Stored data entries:
<<<<
<file path="src/rtl/rstc_pkg.sv">
package rstc_pkg;
    typedef enum logic [1:0] {
        PM_INOUT = 2'b00,
        PM_INPUT = 2'b01,
        PM_GPIO  = 2'b10,
        PM_GPIO2 = 2'b11
    } pin_mode_e;

    localparam int unsigned NUM_CAUSE = 7;
    localparam int unsigned IDX_PIN   = 0;
    localparam int unsigned IDX_WWDG  = 1;
    localparam int unsigned IDX_IWDG  = 2;
    localparam int unsigned IDX_SW    = 3;
    localparam int unsigned IDX_LPSEC = 4;
    localparam int unsigned IDX_OBL   = 5;
    localparam int unsigned IDX_POR   = 6;

    function automatic logic mode_is_gpio(input logic [1:0] m);
        return m[1];
    endfunction
endpackage

</file>
<file path="src/rtl/rstc_pin_filter.sv">
module rstc_pin_filter #(
    parameter int unsigned FILT_CYCLES = 4
) (
    input  logic clk,
    input  logic por_i,
    input  logic pin_raw_i,
    output logic pin_low_o
);
    localparam int unsigned CW = (FILT_CYCLES < 2) ? 1 : $clog2(FILT_CYCLES + 1);
    localparam logic [CW-1:0] LIMIT = CW'(FILT_CYCLES - 1);

    typedef struct packed {
        logic          s1;
        logic          s2;
        logic          level;
        logic [CW-1:0] cnt;
    } filt_st_t;

    filt_st_t st_d, st_q;

    always_comb begin
        st_d    = st_q;
        st_d.s1 = pin_raw_i;
        st_d.s2 = st_q.s1;
        if (st_q.s2 == st_q.level) begin
            st_d.cnt = '0;
        end else if (st_q.cnt == LIMIT) begin
            st_d.level = st_q.s2;
            st_d.cnt   = '0;
        end else begin
            st_d.cnt = st_q.cnt + CW'(1);
        end
    end

    always_ff @(posedge clk or posedge por_i) begin
        if (por_i) begin
            st_q <= '{s1: 1'b1, s2: 1'b1, level: 1'b1, cnt: '0};
        end else begin
            st_q <= st_d;
        end
    end

    assign pin_low_o = ~st_q.level;


    filt_full_chk: assert property (@(posedge clk) disable iff (por_i)
        (st_q.level != $past(st_q.level)) |-> ($past(st_q.cnt) == LIMIT));
endmodule

</file>
<file path="src/rtl/rstc_pulse_gen.sv">
module rstc_pulse_gen #(
    parameter int unsigned PULSE_CYCLES = 960
) (
    input  logic clk,
    input  logic por_i,
    input  logic req_i,
    input  logic inout_mode_i,
    input  logic holder_en_i,
    input  logic pin_low_i,
    output logic drive_low_o,
    output logic owned_o,
    output logic active_o
);
    localparam int unsigned CW = $clog2(PULSE_CYCLES + 1);
    localparam logic [CW-1:0] LOAD = CW'(PULSE_CYCLES);

    typedef struct packed {
        logic [CW-1:0] cnt;
        logic          hold;
        logic          seen;
        logic          own;
    } pulse_st_t;

    pulse_st_t st_d, st_q;
    logic      drive;

    assign drive = inout_mode_i && ((st_q.cnt != '0) || st_q.hold);

    always_comb begin
        st_d = st_q;
        if (req_i) begin
            st_d.cnt  = LOAD;
            st_d.seen = 1'b0;
            st_d.hold = 1'b0;
        end else begin
            if (st_q.cnt != '0) begin
                st_d.cnt = st_q.cnt - CW'(1);
                if (pin_low_i) begin
                    st_d.seen = 1'b1;
                end
                if ((st_q.cnt == CW'(1)) && holder_en_i && inout_mode_i
                    && !(st_q.seen || pin_low_i)) begin
                    st_d.hold = 1'b1;
                end
            end
            if (st_q.hold && (pin_low_i || !inout_mode_i)) begin
                st_d.hold = 1'b0;
            end
        end
        if (drive) begin
            st_d.own = 1'b1;
        end else if (!pin_low_i) begin
            st_d.own = 1'b0;
        end
    end

    always_ff @(posedge clk or posedge por_i) begin
        if (por_i) begin
            st_q <= '0;
        end else begin
            st_q <= st_d;
        end
    end

    assign drive_low_o = drive;
    assign owned_o     = st_q.own || drive;
    assign active_o    = (st_q.cnt != '0) || st_q.hold;


    req_starts_pulse_chk: assert property (@(posedge clk) disable iff (por_i)
        req_i |=> active_o);

    drive_mode_chk: assert property (@(posedge clk) disable iff (por_i)
        drive_low_o |-> inout_mode_i);

    holder_gate_chk: assert property (@(posedge clk) disable iff (por_i)
        $rose(st_q.hold) |-> $past(holder_en_i));
endmodule

</file>
<file path="src/rtl/rstc_flag_reg.sv">
module rstc_flag_reg #(
    parameter int unsigned  NUM       = 7,
    parameter logic [NUM-1:0] RESET_VAL = '0
) (
    input  logic           clk,
    input  logic           por_i,
    input  logic [NUM-1:0] set_i,
    input  logic           clr_i,
    output logic [NUM-1:0] flags_o
);
    logic [NUM-1:0] flags_d, flags_q;

    always_comb begin
        flags_d = clr_i ? '0 : flags_q;
        flags_d = flags_d | set_i;
    end

    always_ff @(posedge clk or posedge por_i) begin
        if (por_i) begin
            flags_q <= RESET_VAL;
        end else begin
            flags_q <= flags_d;
        end
    end

    assign flags_o = flags_q;


    set_wins_chk: assert property (@(posedge clk) disable iff (por_i)
        (set_i != '0) |=> ((flags_o & $past(set_i)) == $past(set_i)));

    clr_empty_chk: assert property (@(posedge clk) disable iff (por_i)
        (clr_i && (set_i == '0)) |=> (flags_o == '0));

    hold_chk: assert property (@(posedge clk) disable iff (por_i)
        (!clr_i && (set_i == '0)) |=> $stable(flags_o));
endmodule

</file>
<file path="src/rtl/rst_cause_ctrl.sv">
module rst_cause_ctrl
    import rstc_pkg::*;
#(
    parameter int unsigned PULSE_CYCLES = 960,
    parameter int unsigned FILT_CYCLES  = 4
) (
    input  logic       clk,
    input  logic       por_req,
    input  logic       pin_in,
    input  logic [1:0] pin_mode,
    input  logic       holder_en,
    input  logic       wwdg_evt,
    input  logic       iwdg_evt,
    input  logic       sw_req,
    input  logic       lpsec_evt,
    input  logic       obl_req,
    input  logic       flag_clr,
    output logic       sys_rst_n,
    output logic       pwr_rst_n,
    output logic       pin_drive_low,
    output logic [6:0] rst_flags
);
    localparam logic [NUM_CAUSE-1:0] FLAG_RST = NUM_CAUSE'(1) << IDX_POR;

    typedef struct packed {
        logic sys_n;
        logic pwr_n;
    } top_st_t;

    top_st_t st_d, st_q;

    logic pin_low, ext_valid, int_req, inout_mode;
    logic drive, owned, active, pin_evt;
    logic [NUM_CAUSE-1:0] set_vec;

    assign inout_mode = (pin_mode_e'(pin_mode) == PM_INOUT);
    assign int_req    = wwdg_evt | iwdg_evt | sw_req | lpsec_evt | obl_req;

    rstc_pin_filter #(.FILT_CYCLES(FILT_CYCLES)) u_filt (
        .clk       (clk),
        .por_i     (por_req),
        .pin_raw_i (pin_in),
        .pin_low_o (pin_low)
    );

    rstc_pulse_gen #(.PULSE_CYCLES(PULSE_CYCLES)) u_pulse (
        .clk          (clk),
        .por_i        (por_req),
        .req_i        (int_req),
        .inout_mode_i (inout_mode),
        .holder_en_i  (holder_en),
        .pin_low_i    (pin_low),
        .drive_low_o  (drive),
        .owned_o      (owned),
        .active_o     (active)
    );

    assign ext_valid = pin_low && !mode_is_gpio(pin_mode);
    assign pin_evt   = ext_valid && !owned;

    always_comb begin
        set_vec            = '0;
        set_vec[IDX_PIN]   = pin_evt;
        set_vec[IDX_WWDG]  = wwdg_evt;
        set_vec[IDX_IWDG]  = iwdg_evt;
        set_vec[IDX_SW]    = sw_req;
        set_vec[IDX_LPSEC] = lpsec_evt;
        set_vec[IDX_OBL]   = obl_req;
    end

    rstc_flag_reg #(.NUM(NUM_CAUSE), .RESET_VAL(FLAG_RST)) u_flags (
        .clk     (clk),
        .por_i   (por_req),
        .set_i   (set_vec),
        .clr_i   (flag_clr),
        .flags_o (rst_flags)
    );

    always_comb begin
        st_d       = st_q;
        st_d.pwr_n = 1'b1;
        st_d.sys_n = !(int_req || active || ext_valid);
    end

    always_ff @(posedge clk or posedge por_req) begin
        if (por_req) begin
            st_q <= '0;
        end else begin
            st_q <= st_d;
        end
    end

    assign sys_rst_n     = st_q.sys_n;
    assign pwr_rst_n     = st_q.pwr_n;
    assign pin_drive_low = drive;


    int_req_rst_chk: assert property (@(posedge clk) disable iff (por_req)
        int_req |=> !sys_rst_n);

    gpio_quiet_chk: assert property (@(posedge clk) disable iff (por_req)
        (mode_is_gpio(pin_mode) && !int_req && !active) |=> sys_rst_n);

    pwr_steady_chk: assert property (@(posedge clk) disable iff (por_req)
        pwr_rst_n |=> pwr_rst_n);
endmodule

</file>
[src/rtl/sram_phase_count.sv]
// Down-counter for the phase lengths; expired flags a count of zero.
module sram_phase_count #(
    parameter int CNT_W = 2
) (
    input  logic             clk,
    input  logic             rst_n,
    input  logic             load,
    input  logic [CNT_W-1:0] load_val,
    output logic             expired
);
    logic [CNT_W-1:0] cnt_d, cnt_q;

    always_comb begin
        cnt_d = cnt_q;
        if (load)
            cnt_d = load_val;
        else if (cnt_q != '0)
            cnt_d = cnt_q - 1'b1;
    end

    always_ff @(posedge clk or negedge rst_n) begin
        if (!rst_n) cnt_q <= '0;
        else        cnt_q <= cnt_d;
    end

    assign expired = (cnt_q == '0);
endmodule

[src/rtl/sram_lane_map.sv]
// Per-lane strobe generation and read-data masking.
module sram_lane_map #(
    parameter int LANES  = 2,
    parameter int LANE_W = 8,
    localparam int DW    = LANES * LANE_W
) (
    input  logic [LANES-1:0] be,
    input  logic             active,
    input  logic [DW-1:0]    din,
    output logic [LANES-1:0] strobe_n,
    output logic [DW-1:0]    rd_masked
);
    for (genvar i = 0; i < LANES; i++) begin : g_lane
        assign strobe_n[i] = ~(active & be[i]);
        assign rd_masked[i*LANE_W +: LANE_W] = be[i] ? din[i*LANE_W +: LANE_W] : '0;
    end
endmodule
$ cat src/rtl/flash_geom_probe.sv
module flash_geom_probe #(
  parameter int GAP_CYCLES = 4
) (
  input  logic        clk,
  input  logic        rst_n,
  input  logic        start,
  output logic        done,
  output logic        cs_n,
  output logic        xfer_req,
  output logic [7:0]  xfer_tx,
  input  logic        xfer_ack,
  input  logic [7:0]  xfer_rx,
  output logic        found,
  output logic [15:0] page_count,
  output logic [10:0] page_bytes,
  output logic [3:0]  addr_shift
);
  localparam int GW = $clog2(GAP_CYCLES + 1);

  typedef enum logic [2:0] {S_IDLE, S_ID, S_GAP, S_STAT, S_EVAL, S_FIN} state_t;
  state_t state;
  logic [39:0] id_q;
  logic [7:0]  stat_q;
  logic [2:0]  cnt;
  logic [GW-1:0] gcnt;

  assign xfer_req = (state == S_ID) || (state == S_STAT);
  assign cs_n     = !xfer_req;
  assign xfer_tx  = (cnt != 3'd0) ? 8'h00 : ((state == S_STAT) ? 8'hD7 : 8'h9F);
  assign done     = (state == S_FIN);

  logic        mfr_ok, hit, binopt;
  logic [15:0] t_pages;
  logic [3:0]  t_s;
  assign mfr_ok = (id_q[39:32] == 8'h1F);

  always_comb begin
    hit = 1'b1; binopt = 1'b1; t_pages = 16'd0; t_s = 4'd8;
    if (id_q == 40'h1F28000100) t_pages = 16'd32768;
    else begin
      case (id_q[39:16])
        24'h1F2200: t_pages = 16'd512;
        24'h1F2400: t_pages = 16'd2048;
        24'h1F2600: begin t_pages = 16'd4096; t_s = 4'd9; end
        24'h1F2700: begin t_pages = 16'd8192; t_s = 4'd9; binopt = 1'b0; end
        24'h1F2701: begin t_pages = 16'd8192; t_s = 4'd9; end
        24'h1F2800: begin t_pages = 16'd8192; t_s = 4'd10; end
        default:    hit = 1'b0;
      endcase
    end
  end

  logic        fb_ok;
  logic [15:0] fb_pages;
  logic [3:0]  fb_s;
  always_comb begin
    fb_ok = 1'b1; fb_pages = 16'd0; fb_s = 4'd8;
    case (stat_q & 8'h3C)
      8'h0C: fb_pages = 16'd512;
      8'h14: fb_pages = 16'd1024;
      8'h1C: fb_pages = 16'd2048;
      8'h24: fb_pages = 16'd4096;
      8'h2C: begin fb_pages = 16'd4096; fb_s = 4'd9; end
      8'h34: begin fb_pages = 16'd8192; fb_s = 4'd9; end
      8'h38, 8'h3C: begin fb_pages = 16'd8192; fb_s = 4'd10; end
      default: fb_ok = 1'b0;
    endcase
    if (stat_q == 8'h00 || stat_q == 8'hFF) fb_ok = 1'b0;
  end

  logic        r_found, r_bin;
  logic [15:0] r_pages;
  logic [3:0]  r_s;
  assign r_found = mfr_ok ? hit : fb_ok;
  assign r_pages = mfr_ok ? t_pages : fb_pages;
  assign r_s     = mfr_ok ? t_s : fb_s;
  assign r_bin   = mfr_ok && binopt && stat_q[0];

  wire need_status = !mfr_ok || (hit && binopt);

  always_ff @(posedge clk) begin
    if (!rst_n) begin
      state <= S_IDLE; id_q <= '0; stat_q <= '0; cnt <= '0; gcnt <= '0;
      found <= 1'b0; page_count <= '0; page_bytes <= '0; addr_shift <= '0;
    end else begin
      case (state)
        S_IDLE: if (start) begin state <= S_ID; cnt <= '0; end
        S_ID: if (xfer_ack) begin
          if (cnt != 3'd0) id_q <= {id_q[31:0], xfer_rx};
          if (cnt == 3'd5) begin state <= S_GAP; gcnt <= '0; end
          else cnt <= cnt + 3'd1;
        end
        S_GAP: begin
          if (gcnt == GW'(GAP_CYCLES - 1)) begin
            state <= need_status ? S_STAT : S_EVAL;
            cnt   <= '0;
          end else gcnt <= gcnt + 1'b1;
        end
        S_STAT: if (xfer_ack) begin
          if (cnt == 3'd1) begin stat_q <= xfer_rx; state <= S_EVAL; end
          else cnt <= cnt + 3'd1;
        end
        S_EVAL: begin
          state      <= S_FIN;
          found      <= r_found;
          page_count <= r_found ? r_pages : 16'd0;
          page_bytes <= !r_found ? 11'd0 :
                        r_bin ? (11'd1 << r_s) : ((11'd1 << r_s) + (11'd1 << (r_s - 4'd5)));
          addr_shift <= !r_found ? 4'd0 : (r_bin ? r_s : r_s + 4'd1);
        end
        default: state <= S_IDLE;
      endcase
    end
  end

  assert_ack_in_frame_R1: assert property (@(posedge clk) disable iff (!rst_n)
    xfer_ack |-> !cs_n);
  assert_cs_gap_R2: assert property (@(posedge clk) disable iff (!rst_n)
    $rose(cs_n) |=> cs_n);
  assert_done_pulse_R11: assert property (@(posedge clk) disable iff (!rst_n)
    done |=> !done);
  assert_hold_R11: assert property (@(posedge clk) disable iff (!rst_n)
    !done |-> ($stable(found) && $stable(page_count) && $stable(page_bytes) && $stable(addr_shift)));
  assert_clear_when_absent_R11: assert property (@(posedge clk) disable iff (!rst_n)
    !found |-> (page_count == 16'd0 && page_bytes == 11'd0 && addr_shift == 4'd0));
  assert_size_fits_shift_R5: assert property (@(posedge clk) disable iff (!rst_n)
    found |-> ({1'b0, page_bytes} <= (12'd1 << addr_shift) &&
               {1'b0, page_bytes} >  (12'd1 << (addr_shift - 4'd1))));
endmodule

$ cat config.mk
export PLATFORM = sky130hd
export DESIGN_NAME = flash_geom_probe
export DESIGN_NICKNAME = d
export VERILOG_FILES = /design/src/rtl/flash_geom_probe.sv
export SDC_FILE = /design/constraint.sdc
export NUM_CORES = 1
export LEC_CHECK = 0
export CAP_MARGIN = 20
export CORE_ASPECT_RATIO = 1.75
export CORE_MARGIN = 2
export CORE_UTILIZATION = 54
export CTS_CLUSTER_DIAMETER = 30
export DETAILED_ROUTE_END_ITERATION = 7
export DONT_BUFFER_PORTS = 1
export HOLD_SLACK_MARGIN = 0.12
export PLACE_DENSITY = 0.69
export SYNTH_ARGS = -nofsm -noshare
export SYNTH_HDL_FRONTEND = slang
export SYNTH_SLANG_ARGS = --single-unit
export TNS_END_PERCENT = 20
$ cat constraint.sdc
create_clock -name clk -period 6.35 [get_ports clk]
set_input_delay 0.3175 -clock clk [delete_from_list [all_inputs] [get_ports clk]]
set_output_delay 0.3175 -clock clk [all_outputs]
set_load 0.01 [all_outputs]
**src/rtl/smp_pkg.sv**
```systemverilog
package smp_pkg;
   localparam int RES_W = 16;
   localparam int SMP_W = RES_W + 1;

   function automatic int data_bits(input logic [1:0] mode, input logic diff);
      int n;
      case (mode)
         2'd0:    n = 8;
         2'd1:    n = 12;
         2'd2:    n = 10;
         default: n = 16;
      endcase
      if (diff && mode != 2'd3) n = n + 1;
      return n;
   endfunction

   function automatic int lim_hi(input logic [1:0] mode, input logic diff);
      int w;
      w = data_bits(mode, diff);
      return diff ? (1 << (w - 1)) - 1 : (1 << w) - 1;
   endfunction

   function automatic int lim_lo(input logic [1:0] mode, input logic diff);
      int w;
      w = data_bits(mode, diff);
      return diff ? -(1 << (w - 1)) : 0;
   endfunction
endpackage

```
**src/rtl/smp_decode.sv**
```systemverilog
module smp_decode #(
   parameter int RAW_W = 16,
   parameter int SMP_W = 17
) (
   input  logic [RAW_W-1:0]        raw,
   input  logic [1:0]              mode,
   input  logic                    diff,
   output logic signed [SMP_W-1:0] smp
);
   localparam int IDX_W = $clog2(RAW_W);

   logic [IDX_W:0]   width;
   logic [IDX_W-1:0] msb_idx;
   logic             fill;

   if (SMP_W <= RAW_W) begin : g_bad_w
      $error("smp_decode: SMP_W must exceed RAW_W");
   end

   always_comb begin
      width   = (IDX_W+1)'(smp_pkg::data_bits(mode, diff));
      msb_idx = IDX_W'(width - (IDX_W+1)'(1));
      fill    = diff & raw[msb_idx];
   end

   for (genvar b = 0; b < SMP_W; b++) begin : g_bit
      if (b < RAW_W) begin : g_in
         assign smp[b] = (b < int'(width)) ? raw[b] : fill;
      end else begin : g_ext
         assign smp[b] = fill;
      end
   end
endmodule

```
**src/rtl/smp_accum.sv**
```systemverilog
module smp_accum #(
   parameter int SMP_W = 17,
   parameter int SEL_W = 2,
   localparam int LOG_MAX = (1 << SEL_W) + 1,
   localparam int CNT_W   = LOG_MAX
) (
   input  logic                    clk,
   input  logic                    rst_n,
   input  logic                    in_vld,
   input  logic signed [SMP_W-1:0] in_smp,
   input  logic [1:0]              in_mode,
   input  logic                    in_diff,
   input  logic                    avg_en,
   input  logic [SEL_W-1:0]        avg_sel,
   output logic                    out_vld,
   output logic signed [SMP_W-1:0] out_avg,
   output logic [1:0]              out_mode,
   output logic                    out_diff,
   output logic [CNT_W-1:0]        set_cnt
);
   localparam int ACC_W = SMP_W + LOG_MAX;

   logic signed [ACC_W-1:0] acc_q, base, sum, mean;
   logic [CNT_W-1:0]        cnt_q, last_cnt;
   logic [CNT_W:0]          set_len;
   logic [SEL_W:0]          shamt;
   logic                    set_end;

   always_comb begin
      shamt    = {1'b0, avg_sel} + (SEL_W+1)'(2);
      set_len  = (CNT_W+1)'(1) << shamt;
      last_cnt = CNT_W'(set_len - (CNT_W+1)'(1));
      set_end  = (cnt_q == last_cnt);
      base     = (cnt_q == '0) ? '0 : acc_q;
      sum      = base + ACC_W'(in_smp);
      mean     = sum >>> shamt;
   end

   always_ff @(posedge clk) begin
      if (!rst_n) begin
         acc_q    <= '0;
         cnt_q    <= '0;
         out_vld  <= 1'b0;
         out_avg  <= '0;
         out_mode <= '0;
         out_diff <= 1'b0;
      end else begin
         out_vld <= 1'b0;
         if (!avg_en) begin
            acc_q <= '0;
            cnt_q <= '0;
            if (in_vld) begin
               out_vld  <= 1'b1;
               out_avg  <= in_smp;
               out_mode <= in_mode;
               out_diff <= in_diff;
            end
         end else if (in_vld) begin
            if (set_end) begin
               out_vld  <= 1'b1;
               out_avg  <= mean[SMP_W-1:0];
               out_mode <= in_mode;
               out_diff <= in_diff;
               acc_q    <= '0;
               cnt_q    <= '0;
            end else begin
               acc_q <= sum;
               cnt_q <= cnt_q + CNT_W'(1);
            end
         end
      end
   end

   assign set_cnt = cnt_q;
endmodule

```
**src/rtl/smp_correct.sv**
```systemverilog
module smp_correct #(
   parameter int SMP_W   = 17,
   parameter int OFS_W   = 16,
   parameter int OUT_W   = 16,
   parameter int OUT_REG = 1
) (
   input  logic                    clk,
   input  logic                    rst_n,
   input  logic                    in_vld,
   input  logic signed [SMP_W-1:0] in_avg,
   input  logic [1:0]              in_mode,
   input  logic                    in_diff,
   input  logic signed [OFS_W-1:0] ofs,
   output logic                    res_vld,
   output logic [OUT_W-1:0]        res_data
);
   localparam int CW = ((SMP_W > OFS_W) ? SMP_W : OFS_W) + 2;

   logic signed [CW-1:0] delta, hi, lo, clamped;
   logic [OUT_W-1:0]     fmt;

   always_comb begin
      hi    = CW'(smp_pkg::lim_hi(in_mode, in_diff));
      lo    = CW'(smp_pkg::lim_lo(in_mode, in_diff));
      delta = CW'(in_avg) - CW'(ofs);
      if (delta > hi)      clamped = hi;
      else if (delta < lo) clamped = lo;
      else                 clamped = delta;
      fmt = clamped[OUT_W-1:0];
   end

   if (OUT_REG != 0) begin : g_reg
      always_ff @(posedge clk) begin
         if (!rst_n) begin
            res_vld  <= 1'b0;
            res_data <= '0;
         end else begin
            res_vld <= in_vld;
            if (in_vld) res_data <= fmt;
         end
      end
   end else begin : g_comb
      assign res_vld  = in_vld;
      assign res_data = in_vld ? fmt : '0;
   end
endmodule

```
**src/rtl/smp_postproc.sv**
```systemverilog
module smp_postproc #(
   parameter int SEL_W   = 2,
   parameter int OFS_W   = 16,
   parameter int OUT_REG = 1
) (
   input  logic             clk,
   input  logic             rst_n,
   input  logic             raw_vld,
   input  logic [15:0]      raw_data,
   input  logic [1:0]       res_mode,
   input  logic             diff_en,
   input  logic             avg_en,
   input  logic [SEL_W-1:0] avg_sel,
   input  logic [OFS_W-1:0] ofs_val,
   output logic             res_vld,
   output logic [15:0]      res_data
);
   localparam int RAW_W = smp_pkg::RES_W;
   localparam int SW    = smp_pkg::SMP_W;
   localparam int CNT_W = (1 << SEL_W) + 1;

   if (SEL_W < 1 || SEL_W > 3) begin : g_chk_sel
      $error("smp_postproc: SEL_W out of range");
   end
   if (OFS_W < 2 || OFS_W > 20) begin : g_chk_ofs
      $error("smp_postproc: OFS_W out of range");
   end
   if (OUT_REG != 0 && OUT_REG != 1) begin : g_chk_reg
      $error("smp_postproc: OUT_REG must be 0 or 1");
   end

   logic signed [SW-1:0] smp, p_avg;
   logic                 p_vld, p_diff;
   logic [1:0]           p_mode;
   logic [CNT_W-1:0]     set_cnt;

   smp_decode #(.RAW_W(RAW_W), .SMP_W(SW)) u_dec (
      .raw(raw_data), .mode(res_mode), .diff(diff_en), .smp(smp)
   );

   smp_accum #(.SMP_W(SW), .SEL_W(SEL_W)) u_acc (
      .clk(clk), .rst_n(rst_n), .in_vld(raw_vld), .in_smp(smp),
      .in_mode(res_mode), .in_diff(diff_en), .avg_en(avg_en), .avg_sel(avg_sel),
      .out_vld(p_vld), .out_avg(p_avg), .out_mode(p_mode), .out_diff(p_diff),
      .set_cnt(set_cnt)
   );

   smp_correct #(.SMP_W(SW), .OFS_W(OFS_W), .OUT_W(RAW_W), .OUT_REG(OUT_REG)) u_cor (
      .clk(clk), .rst_n(rst_n), .in_vld(p_vld), .in_avg(p_avg),
      .in_mode(p_mode), .in_diff(p_diff), .ofs(ofs_val),
      .res_vld(res_vld), .res_data(res_data)
   );
endmodule

```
>>>>
What the task requires:
Scan the entries above for the string "delta", and copy every line where it turns up.

Task response:
   logic signed [CW-1:0] delta, hi, lo, clamped;
      delta = CW'(in_avg) - CW'(ofs);
      if (delta > hi)      clamped = hi;
      else if (delta < lo) clamped = lo;
      else                 clamped = delta;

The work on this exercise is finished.